Quote exactly and only this range of lines in the data below: the line that holds "start: declaration |" to the line that holds "3x3->1, or another", both included.

[Start of section]

### config.mk
export PLATFORM = sky130hd
export DESIGN_NAME = pdsu_ctrl
export DESIGN_NICKNAME = d
export VERILOG_FILES = /design/src/hdl/pdsu_pkg.sv /design/src/hdl/pdsu_ctrl.sv
export SDC_FILE = /design/constraint.sdc
export NUM_CORES = 1
export LEC_CHECK = 0
export BUFFER_PORTS_ARGS = -buffer_cell sky130_fd_sc_hd__buf_2
export CELL_PAD_IN_SITES_DETAIL_PLACEMENT = 1
export CELL_PAD_IN_SITES_GLOBAL_PLACEMENT = 1
export CORE_MARGIN = 5
export CORE_UTILIZATION = 22
export CTS_BUF_LIST = sky130_fd_sc_hd__clkbuf_8
export DETAILED_ROUTE_END_ITERATION = 8
export MAX_ROUTING_LAYER = met4
export PLACE_DENSITY = 0.85
export RECOVER_POWER = 25
export SLEW_MARGIN = 20
export SYNTH_ARGS = -nofsm -noshare
export SYNTH_HDL_FRONTEND = slang
export SYNTH_SLANG_ARGS = --single-unit
### constraint.sdc
create_clock -name clk -period 1.1 [get_ports clk]
set_clock_uncertainty 0.1 [all_clocks]
set_input_delay 0.055 -clock clk [delete_from_list [all_inputs] [get_ports clk]]
set_output_delay 0.055 -clock clk [all_outputs]
set_load 0.005 [all_outputs]
### src/hdl/pdsu_pkg.sv
`default_nettype none
package pdsu_pkg;

	localparam int PASS_IDX_W = 5;
	localparam int RES_IDX_W  = 6;
	localparam int KEY_IN_W   = 16;
	localparam int POS_W      = 5;

	localparam logic [1:0] OP_KEY = 2'd0;
	localparam logic [1:0] OP_USE = 2'd1;
	localparam logic [1:0] OP_RUN = 2'd2;

	localparam logic [1:0] REG_PASS_COUNT    = 2'd0;
	localparam logic [1:0] REG_TEXTURE_COUNT = 2'd1;
	localparam logic [1:0] REG_BUFFER_COUNT  = 2'd2;

	typedef enum logic [2:0] {
		S_IDLE,
		S_USE,
		S_CNT,
		S_SEL,
		S_UPD,
		S_EMIT
	} state_t;

	typedef struct packed {
		logic key_wr;
		logic use_rd;
		logic use_wr;
		logic clr;
		logic run_init;
		logic cnt_step;
		logic sel_clr;
		logic sel_step;
		logic upd;
		logic mark_cyc;
		logic emit_step;
	} ctl_cmd_t;

	typedef struct packed {
		logic use_ok;
		logic n_zero;
		logic idx_last;
		logic found;
		logic sched_full;
		logic emit_last;
	} dp_sts_t;

endpackage
`default_nettype wire

### src/hdl/pdsu_ctrl.sv
`default_nettype none
module pdsu_ctrl (
	input  wire logic                clk,
	input  wire logic                arst_n,
	input  wire logic                in_valid,
	input  wire logic [1:0]          in_op,
	output logic                     in_ready,
	output logic                     out_valid,
	input  wire logic                out_ready,
	input  wire pdsu_pkg::dp_sts_t   sts,
	output pdsu_pkg::ctl_cmd_t       cmd
);

	pdsu_pkg::state_t state_q, state_nx;

	always_ff @(posedge clk or negedge arst_n) begin
		if (!arst_n) begin
			state_q <= pdsu_pkg::S_IDLE;
		end else begin
			state_q <= state_nx;
		end
	end

	always_comb begin
		state_nx = state_q;
		case (state_q)
			pdsu_pkg::S_IDLE: begin
				if (in_valid && in_op == pdsu_pkg::OP_USE && sts.use_ok) begin
					state_nx = pdsu_pkg::S_USE;
				end else if (in_valid && in_op == pdsu_pkg::OP_RUN && !sts.n_zero) begin
					state_nx = pdsu_pkg::S_CNT;
				end
			end
			pdsu_pkg::S_USE: state_nx = pdsu_pkg::S_IDLE;
			pdsu_pkg::S_CNT: begin
				if (sts.idx_last) begin
					state_nx = pdsu_pkg::S_SEL;
				end
			end
			pdsu_pkg::S_SEL: begin
				if (sts.idx_last) begin
					state_nx = pdsu_pkg::S_UPD;
				end
			end
			pdsu_pkg::S_UPD: begin
				if (!sts.found || sts.sched_full) begin
					state_nx = pdsu_pkg::S_EMIT;
				end else begin
					state_nx = pdsu_pkg::S_SEL;
				end
			end
			pdsu_pkg::S_EMIT: begin
				if (out_ready && sts.emit_last) begin
					state_nx = pdsu_pkg::S_IDLE;
				end
			end
			default: state_nx = pdsu_pkg::S_IDLE;
		endcase
	end

	always_comb begin
		cmd       = '0;
		in_ready  = 1'b0;
		out_valid = 1'b0;
		case (state_q)
			pdsu_pkg::S_IDLE: begin
				in_ready = 1'b1;
				if (in_valid) begin
					case (in_op)
						pdsu_pkg::OP_KEY: cmd.key_wr = 1'b1;
						pdsu_pkg::OP_USE: cmd.use_rd = sts.use_ok;
						pdsu_pkg::OP_RUN: begin
							cmd.clr      = sts.n_zero;
							cmd.run_init = !sts.n_zero;
						end
						default: cmd = '0;
					endcase
				end
			end
			pdsu_pkg::S_USE: cmd.use_wr = 1'b1;
			pdsu_pkg::S_CNT: begin
				cmd.cnt_step = 1'b1;
				cmd.sel_clr  = sts.idx_last;
			end
			pdsu_pkg::S_SEL: cmd.sel_step = 1'b1;
			pdsu_pkg::S_UPD: begin
				cmd.mark_cyc = !sts.found;
				cmd.upd      = sts.found;
				cmd.sel_clr  = 1'b1;
			end
			pdsu_pkg::S_EMIT: begin
				out_valid     = 1'b1;
				cmd.emit_step = out_ready;
				cmd.clr       = out_ready && sts.emit_last;
			end
			default: cmd = '0;
		endcase
	end

endmodule
`default_nettype wire

## Word-level counts from Yosys, hierarchy flattened

Index checks and enable logic that the tools add are counted.

| cells by class | value |
|---|---|
| mux-type cells | 22 |
| reduce and logical (&&, ||, !) cells | 11 |
| equal/unequal tests | 11 |

Operators by type and width:

| kind | number |
|---|---|
| $mux 3 | 6 |
| $pmux 3 s5 | 1 |
| $mux 11 | 1 |
| $pmux 1 s2 | 5 |
| $eq 3x2->1 const B | 2 |
| $eq 3x3->1 const B | 2 |
| $ne 2x2->1 const B | 3 |
| $logic_and 1x1->1 | 5 |
| $mux 1 | 5 |
| $mux 2 | 2 |
| $pmux 2 s2 | 1 |
| $reduce_and 4->1 | 1 |
| $eq 3x1->1 const B | 1 |
| $logic_not 3->1 | 1 |
| $ne 3x3->1 const B | 1 |
| $pmux 1 s3 | 1 |
| $eq 2x1->1 const B | 1 |
| $eq 2x2->1 const B | 1 |
| $logic_not 1->1 | 2 |
| $logic_not 2->1 | 1 |
| $logic_or 1x1->1 | 1 |

| storage, ports and cells | value |
|---|---|
| logic and storage cells | 45 |
| register bits after elaboration | 3 |
| input bits | 12 |

## Depth between registers and ports, before layout

Gate-level depths: netlist of run 1.

| depth | value |
|---|---|
| depth after elaboration | 6 |
| depth in mapped cells | 4 |
| mapped depth without buffers | 3 |

## Least setup slack after synthesis of run 1

OpenSTA, ideal clock, no wires.

| timing | value |
|---|---|
| kind | reg2reg |
| start point | reg state_q[0] |
| end point | reg state_q[1] |
| slack | -0.084 ns |
| setup time | 0.076 ns |
| cell stages (with the launch flop) | 3 |
| period minus slack after synthesis | 1.184 ns |
| arrival | 1.007 ns |
| path buffers | 0 |
| path through | dfrtp_1 -> or4b_1 -> o21ai_1 |

| between the ends | value |
|---|---|
| longest elaborated chain between the ends | 3 |
| elaborated cells between the ends (all ways) | 11 |
| classes of those cells | eq/ne (8); mux (1); reduce/logical (2) |

Ends and longest elaborated chain:

| item | line | RTL |
|---|---|---|
| start: declaration | pdsu_ctrl.sv:14 | `pdsu_pkg::state_t state_q, state_nx;` |
| start signal: assignment | pdsu_ctrl.sv:18 | `state_q <= pdsu_pkg::S_IDLE;` |
| start signal: assignment | pdsu_ctrl.sv:20 | `state_q <= state_nx;` |
| $eq 3x3->1, or another cell as far along | pdsu_ctrl.sv:26 | `case (state_q)` |
| $ne 2x2->1 (no source line) or $ne 3x3->1 (tied branches) | n/a |  |
| $reduce_and 4->1 (no source line) | n/a |  |

Parallel ways exist; a longest one is shown, timed or not.
A chain may end at the register's enable or synchronous reset.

[End of section]

Response to the exercise —
| start: declaration | pdsu_ctrl.sv:14 | `pdsu_pkg::state_t state_q, state_nx;` |
| start signal: assignment | pdsu_ctrl.sv:18 | `state_q <= pdsu_pkg::S_IDLE;` |
| start signal: assignment | pdsu_ctrl.sv:20 | `state_q <= state_nx;` |
| $eq 3x3->1, or another cell as far along | pdsu_ctrl.sv:26 | `case (state_q)` |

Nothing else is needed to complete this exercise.